Criticità operative da affrontare
Nella contabilità in outsourcing le criticità più frequenti sono operative: documenti inviati senza continuità, fatture prive di riscontro, pagamenti senza riferimenti, scadenze non condivise o referenti aziendali non individuati. Non impediscono necessariamente l'esternalizzazione, ma incidono sul perimetro e sulla sequenza delle attività da affidare allo studio.

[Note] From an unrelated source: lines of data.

--- src/mbp_pkg.sv ---
// Shared types and constants for the MSB-first bit packer.
// No dependencies; imported by every module of the block.
package mbp_pkg;

	localparam int MAX_BYTES      = 4096;
	localparam int MAX_FIELD_BITS = 32;
	localparam int IDX_W          = $clog2(MAX_BYTES);
	localparam int CNT_W          = $clog2(MAX_BYTES + 1);
	localparam int FIELD_W        = 32;
	localparam int SIZE_W         = 6;
	localparam int ANC_W          = 16;
	localparam int POS_W          = 16;
	localparam int POS_MAX        = 32767;
	localparam int S_TDATA_W      = 56;
	localparam int M_TDATA_W      = 48;
	localparam int Q_DEPTH        = 2;
	localparam int Q_PTR_W        = $clog2(Q_DEPTH);
	localparam int Q_CNT_W        = $clog2(Q_DEPTH + 1);

	typedef enum logic [1:0] {
		OP_BIT   = 2'd0,
		OP_FIELD = 2'd1,
		OP_PAD   = 2'd2,
		OP_PATCH = 2'd3
	} op_t;

	typedef enum logic [1:0] {
		KIND_BYTE  = 2'd0,
		KIND_PATCH = 2'd1,
		KIND_END   = 2'd2
	} kind_t;

	typedef enum logic [2:0] {
		ST_IDLE,
		ST_APPEND,
		ST_PATCH,
		ST_END
	} state_t;

	// Classified command passed from front to back
	typedef struct packed {
		op_t                 op;
		logic [FIELD_W-1:0]  bits;     // bits to append, next bit at the top
		logic [SIZE_W-1:0]   nbits;    // number of bits to append
		logic                value;    // value forced at the anchor
		logic                anc_ok;   // anchor is not negative
		logic [IDX_W-1:0]    anc_idx;
		logic [2:0]          anc_bit;
	} cmd_t;

	typedef struct packed {
		kind_t               kind;
		logic [IDX_W-1:0]    byte_index;
		logic [7:0]          byte_value;
		logic [7:0]          color_bits;
		logic [POS_W-1:0]    bit_position;
		logic                overflow;
		logic                last;
	} result_t;

endpackage

--- src/mbp_front.sv ---
// Front end: accepts input items and classifies them into commands.
// Depends on mbp_pkg; feeds mbp_queue.
module mbp_front (
	input  logic                          s_tvalid,
	output logic                          s_tready,
	input  logic [mbp_pkg::S_TDATA_W-1:0] s_tdata,
	input  logic [1:0]                    s_tuser,
	input  logic                          q_full,
	output logic                          q_push,
	output mbp_pkg::cmd_t                 q_cmd
);
	import mbp_pkg::*;

	logic [SIZE_W-1:0]  field_size;
	logic [FIELD_W-1:0] field_value;
	logic [ANC_W-1:0]   anchor;
	logic               bit_value;
	logic [SIZE_W-1:0]  size_c;
	op_t                op;

	// Unpack the payload
	assign op          = op_t'(s_tuser);
	assign bit_value   = s_tdata[0];
	assign field_size  = s_tdata[SIZE_W:1];
	assign field_value = s_tdata[SIZE_W+FIELD_W:SIZE_W+1];
	assign anchor      = s_tdata[SIZE_W+FIELD_W+ANC_W:SIZE_W+FIELD_W+1];

	// Clamp the field length
	assign size_c = (field_size > SIZE_W'(MAX_FIELD_BITS)) ? SIZE_W'(MAX_FIELD_BITS) : field_size;

	// Take an item whenever the queue has room
	assign s_tready = !q_full;
	assign q_push   = s_tvalid && !q_full;

	// Build the command: append data is left-aligned
	always_comb begin
		q_cmd         = '0;
		q_cmd.op      = op;
		q_cmd.value   = bit_value;
		q_cmd.anc_ok  = !anchor[ANC_W-1];
		q_cmd.anc_idx = anchor[IDX_W+2:3];
		q_cmd.anc_bit = anchor[2:0];
		unique case (op)
			OP_BIT: begin
				q_cmd.bits  = {bit_value, {(FIELD_W-1){1'b0}}};
				q_cmd.nbits = SIZE_W'(1);
			end
			OP_FIELD: begin
				q_cmd.bits  = field_value << (SIZE_W'(FIELD_W) - size_c);
				q_cmd.nbits = size_c;
			end
			OP_PAD, OP_PATCH: begin
				q_cmd.bits  = '0;
				q_cmd.nbits = '0;
			end
			default: begin
				q_cmd.bits  = '0;
				q_cmd.nbits = '0;
			end
		endcase
	end

endmodule

--- config.mk ---
export PLATFORM = sky130hd
export DESIGN_NAME = mbp_front
export DESIGN_NICKNAME = d
export VERILOG_FILES = /design/src/mbp_pkg.sv /design/src/mbp_front.sv
export SDC_FILE = /design/constraint.sdc
export NUM_CORES = 1
export LEC_CHECK = 0
export BUFFER_PORTS_ARGS = -buffer_cell sky130_fd_sc_hd__buf_2
export CAP_MARGIN = 25
export CORE_MARGIN = 10
export CORE_UTILIZATION = 44
export DETAILED_ROUTE_END_ITERATION = 12
export GPL_ROUTABILITY_DRIVEN = 0
export PLACE_DENSITY = 0.92
export SYNTH_ARGS = -nofsm -noshare
export SYNTH_HDL_FRONTEND = slang
export SYNTH_SLANG_ARGS = --single-unit
--- constraint.sdc ---
create_clock -name vclk -period 3.95
set_input_delay 0.79 -clock vclk [all_inputs]
set_output_delay 0.79 -clock vclk [all_outputs]
set_load 0.01 [all_outputs]
# Word-level counts from Yosys, hierarchy flattened
# Cells that the tools add are included.
dict set report op_classes {
  n_addsub 1
  order_cmp 1
  eq_ne 3
  n_shift 1
  muxes 2
  reduce_logical 5
}
# op count
set ops {}
lappend ops {{$pmux 38 s3} 1}
lappend ops {{$shl 32x6->32} 1}
lappend ops {{$gt 6x6->1 const B} 1}
lappend ops {{$mux 6} 1}
lappend ops {{$sub 6x6->6 const A} 1}
lappend ops {{$eq 2x2->1 const B} 2}
lappend ops {{$eq 2x1->1 const B} 1}
lappend ops {{$logic_not 1->1} 2}
lappend ops {{$logic_not 2->1} 1}
lappend ops {{$reduce_or 2->1} 1}
lappend ops {{$logic_and 1x1->1} 1}
dict set report totals {
  ff_bits 0
  inputBits 60
  out_inout_bits 59
  elab_cells 13
}

# Depth between registers and ports, before layout
# Gate-level depths: netlist of the first run.
dict set report depth {
  ltp_word 5
  ltp_mapped 14
  depth_no_buf 9
}

# Worst setup path before layout of the first run
# OpenSTA, ideal clock, no wires.
dict set report synth_timing {
  kind {input -> output}
  from {input s_tdata[6] (netlist name)}
  to {output q_cmd[51] (netlist name)}
  t_arrival_ps 3216
  t_required_ps 3160
  path_slack_ps -56
  path_stages 12
  path_buffers 6
  cell_sequence {and2b_1 -> buf_6 -> clkinv_1 -> buf_2 -> ha_1 -> buf_2 -> buf_2 -> buf_2 -> buf_2 -> o31ai_1 -> nand2_1 -> a32o_1}
}
# element line_no
set synth_rtl {}
lappend synth_rtl {{start: declaration} mbp_front.sv:6} ;# input logic [mbp_pkg::S_TDATA_W-1:0] s_tdata,
lappend synth_rtl {{end: declaration} mbp_front.sv:10} ;# output mbp_pkg::cmd_t q_cmd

La gestione esterna non ricostruisce autonomamente ogni fatto aziendale. Lo studio di commercialisti esamina i documenti ricevuti, gestisce o coordina le attività concordate e segnala i punti aperti; l'impresa fornisce dati, spiegazioni e approvazioni di propria competenza.
Alternative nel passaggio
Quando alcuni flussi sono già ordinati, l'impresa può iniziare affidando solo una parte delle attività contabili e mantenere internamente i compiti che richiedono ancora preparazione. In altre situazioni è utile svolgere prima una ricognizione di documenti, arretrati e scadenze, poi estendere il perimetro.
La scelta dipende dalla disponibilità della documentazione, dalle urgenze, dalle procedure esistenti e dalla possibilità di indicare referenti stabili per le richieste di chiarimento.
Informazioni per delimitare l'incarico
Un elenco delle attività oggi svolte, le persone coinvolte, fatture ed estratti conto da verificare, differenze sui pagamenti, scadenze in corso e documenti mancanti permettono allo studio di definire responsabilità, verifiche e modalità di invio. Il confronto serve a organizzare un passaggio coerente con la situazione amministrativa reale, senza promettere la soluzione automatica di criticità pregresse.